Benché nel corso dei decenni siano circolate molte storie sul fatto che io mi schierassi nella linea di successione al trono thembu, la semplice genealogia che ho appena accennato dimostra come quelle storie fossero solo un mito. Benché facessi parte della corte, non ero tra i pochi privilegiati che venivano addestrati alle arti di governo. Invece, quale discendente della casa Ixhiba, ero destinato, come mio padre, a fungere da consigliere ai governanti della tribù.
Mio padre era un uomo alto e di pelle scura, con un portamento dritto e solenne che mi piace pensare di aver ereditato. Proprio sopra la fronte aveva un ciuffo di capelli bianchi: da ragazzo, per imitarlo, prendevo della cenere bianca e me la strofinavo tra i capelli. Mio padre era severo nei modi, e non risparmiava il bastone quando si trattava di imporre la disciplina tra i suoi figli. Sapeva essere oltremodo ostinato, un altro tratto che può essersi malauguratamente tramandato di padre in figlio.
A volte ci si è riferiti a mio padre come al primo ministro del Thembuland durante i regni di Dalindyebo, padre di Sabata, che governò ai primi del Novecento, e di suo figlio Jongintaba che gli succedette al trono. La denominazione è impropria, in quanto tale titolo non esisteva, ma il ruolo che egli ricopriva non era molto diverso da quello che si intende con quel termine. Come stimato e rispettato consigliere di entrambi i re, egli li accompagnava nei loro viaggi, ed era solitamente al loro fianco negli incontri importanti con le autorità di governo. Era un profondo conoscitore della storia xhosa, e in parte a questo doveva la stima di cui godeva come consigliere. Anche il mio interesse per la storia fu precoce, e mio padre non mancò mai di incoraggiarlo. Pur non sapendo né leggere né scrivere, era considerato un ottimo oratore, che affascinava il pubblico divertendolo ed educandolo al tempo stesso.

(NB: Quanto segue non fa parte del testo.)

==> src/rtl/lsu_lane_align.sv <==
// Combinational lane steering: extracts and extends load data, and merges
// byte/halfword store data into a previously read word.
module lsu_lane_align
  import lsu_pkg::*;
(
  input  lsu_op_t     i_op,
  input  logic [1:0]  i_byteOff,
  input  logic [31:0] i_word,
  input  logic [31:0] i_wdata,
  output logic [31:0] o_loadData,
  output logic [31:0] o_storeWord
);

  logic [4:0]  w_bShift;
  logic [4:0]  w_hShift;
  logic [31:0] w_byteWord;
  logic [31:0] w_halfWord;
  logic [7:0]  w_byte;
  logic [15:0] w_half;

  assign w_bShift   = byteShift(i_byteOff);
  assign w_hShift   = halfShift(i_byteOff[1]);
  assign w_byteWord = i_word >> w_bShift;
  assign w_halfWord = i_word >> w_hShift;
  assign w_byte     = w_byteWord[7:0];
  assign w_half     = w_halfWord[15:0];

  always_comb begin
    o_loadData = i_word;
    case (i_op)
      LSU_LB:  o_loadData = {{24{w_byte[7]}}, w_byte};
      LSU_LBU: o_loadData = {24'h000000, w_byte};
      LSU_LH:  o_loadData = {{16{w_half[15]}}, w_half};
      LSU_LHU: o_loadData = {16'h0000, w_half};
      default: o_loadData = i_word;
    endcase
  end

  // Sub-word stores keep every lane of the old word except the target one.
  always_comb begin
    o_storeWord = i_wdata;
    case (i_op)
      LSU_SB:  o_storeWord = (i_word & ~(BYTE_MASK << w_bShift)) |
                             ((i_wdata & BYTE_MASK) << w_bShift);
      LSU_SH:  o_storeWord = (i_word & ~(HALF_MASK << w_hShift)) |
                             ((i_wdata & HALF_MASK) << w_hShift);
      default: o_storeWord = i_wdata;
    endcase
  end

endmodule

==> src/rtl/load_store_unit.sv <==
// Memory-access stage: turns one byte-addressed load/store at a time into
// word-level read, write or read-modify-write cycles on data_memory.
module load_store_unit
  import lsu_pkg::*;
#(
  parameter int MEM_WORDS = 32
) (
  input  logic        Clock,
  input  logic        Reset,
  input  logic        req_valid,
  output logic        req_ready,
  input  logic [2:0]  req_op,
  input  logic [31:0] req_addr,
  input  logic [31:0] req_wdata,
  output logic        done,
  output logic [31:0] rdata,
  output logic        err_misaligned,
  output logic        err_range,
  output logic [31:0] mem_address,
  output logic [31:0] mem_write_data,
  output logic        MemWrite,
  output logic        MemRead,
  input  logic [31:0] mem_read_data
);

  lsu_state_t  r_state;
  lsu_state_t  w_nextState;
  lsu_op_t     r_op;
  lsu_op_t     w_reqOp;
  logic [1:0]  r_byteOff;
  logic [31:0] r_wdata;
  logic [31:0] r_memAddr;
  logic [31:0] r_memWdata;
  logic [31:0] r_rdata;
  logic        r_errMis;
  logic        r_errRange;
  logic        w_accept;
  logic        w_misaligned;
  logic        w_outOfRange;
  logic [31:0] w_loadData;
  logic [31:0] w_storeWord;

  assign w_reqOp  = lsu_op_t'(req_op);
  assign w_accept = req_valid && (r_state == ST_IDLE);

  assign w_misaligned =
      (((w_reqOp == LSU_LH) || (w_reqOp == LSU_LHU) || (w_reqOp == LSU_SH)) && req_addr[0]) ||
      (((w_reqOp == LSU_LW) || (w_reqOp == LSU_SW)) && (req_addr[1:0] != 2'b00));
  assign w_outOfRange = {2'b00, req_addr[31:2]} >= 32'(MEM_WORDS);

  lsu_lane_align u_laneAlign (
    .i_op        (r_op),
    .i_byteOff   (r_byteOff),
    .i_word      (mem_read_data),
    .i_wdata     (r_wdata),
    .o_loadData  (w_loadData),
    .o_storeWord (w_storeWord)
  );

  always_ff @(posedge Clock) begin
    if (Reset) r_state <= ST_IDLE;
    else       r_state <= w_nextState;
  end

  // Erroring requests skip straight to DONE so they never touch memory.
  always_comb begin
    w_nextState = r_state;
    case (r_state)
      ST_IDLE: begin
        if (w_accept) begin
          if (w_misaligned || w_outOfRange)                  w_nextState = ST_DONE;
          else if (w_reqOp == LSU_SW)                        w_nextState = ST_WR;
          else if ((w_reqOp == LSU_SB) || (w_reqOp == LSU_SH)) w_nextState = ST_RMW_RD;
          else                                               w_nextState = ST_RD;
        end
      end
      ST_RD:        w_nextState = ST_RD_WAIT;
      ST_RD_WAIT:   w_nextState = ST_DONE;
      ST_RMW_RD:    w_nextState = ST_RMW_MERGE;
      ST_RMW_MERGE: w_nextState = ST_WR;
      ST_WR:        w_nextState = ST_DONE;
      ST_DONE:      w_nextState = ST_IDLE;
      default:      w_nextState = ST_IDLE;
    endcase
  end

  // r_memWdata doubles as the merged-word register for sub-word stores.
  always_ff @(posedge Clock) begin
    if (Reset) begin
      r_op       <= LSU_LB;
      r_byteOff  <= 2'b00;
      r_wdata    <= 32'h0;
      r_memAddr  <= 32'h0;
      r_memWdata <= 32'h0;
      r_rdata    <= 32'h0;
      r_errMis   <= 1'b0;
      r_errRange <= 1'b0;
    end else begin
      if (w_accept) begin
        r_op       <= w_reqOp;
        r_byteOff  <= req_addr[1:0];
        r_wdata    <= req_wdata;
        r_memAddr  <= {2'b00, req_addr[31:2]};
        r_errMis   <= w_misaligned;
        r_errRange <= w_outOfRange;
        if (w_reqOp == LSU_SW) r_memWdata <= req_wdata;
      end
      if (r_state == ST_RD_WAIT)   r_rdata    <= w_loadData;
      if (r_state == ST_RMW_MERGE) r_memWdata <= w_storeWord;
    end
  end

  assign req_ready      = (r_state == ST_IDLE);
  assign done           = (r_state == ST_DONE);
  assign err_misaligned = done && r_errMis;
  assign err_range      = done && r_errRange;
  assign MemRead        = (r_state == ST_RD) || (r_state == ST_RMW_RD);
  assign MemWrite       = (r_state == ST_WR);
  assign mem_address    = r_memAddr;
  assign mem_write_data = r_memWdata;
  assign rdata          = r_rdata;

endmodule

Anni dopo scoprii che mio padre non era solo un consigliere, ma anche un artefice di re. Dopo la morte prematura di Jongilizwe nel 1920, suo figlio Sabata, infante della Grande moglie, era troppo giovane per ascendere al trono. Nacque una disputa su quale dei tre figli più grandi che Dalindyebo aveva avuto dalle altre mogli - Jongintaba, Dabulamanzi e Melithafa - dovesse essere scelto per la successione. Mio padre fu consultato e consigliò Jongintaba in ragione del fatto che era il più istruito. Egli sosteneva che Jongintaba non solo sarebbe stato un abile depositario della corona, ma anche un ottimo mentore per il giovane principe. Mio padre e alcuni altri capi influenti avevano quel grande rispetto per l’istruzione che spesso si riscontra in coloro che ne sono privi. La proposta non mancò di suscitare polemiche, perché la madre di Jongintaba veniva da una casa più modesta, ma infine la scelta di mio padre fu accettata sia dai thembu che dal governo inglese.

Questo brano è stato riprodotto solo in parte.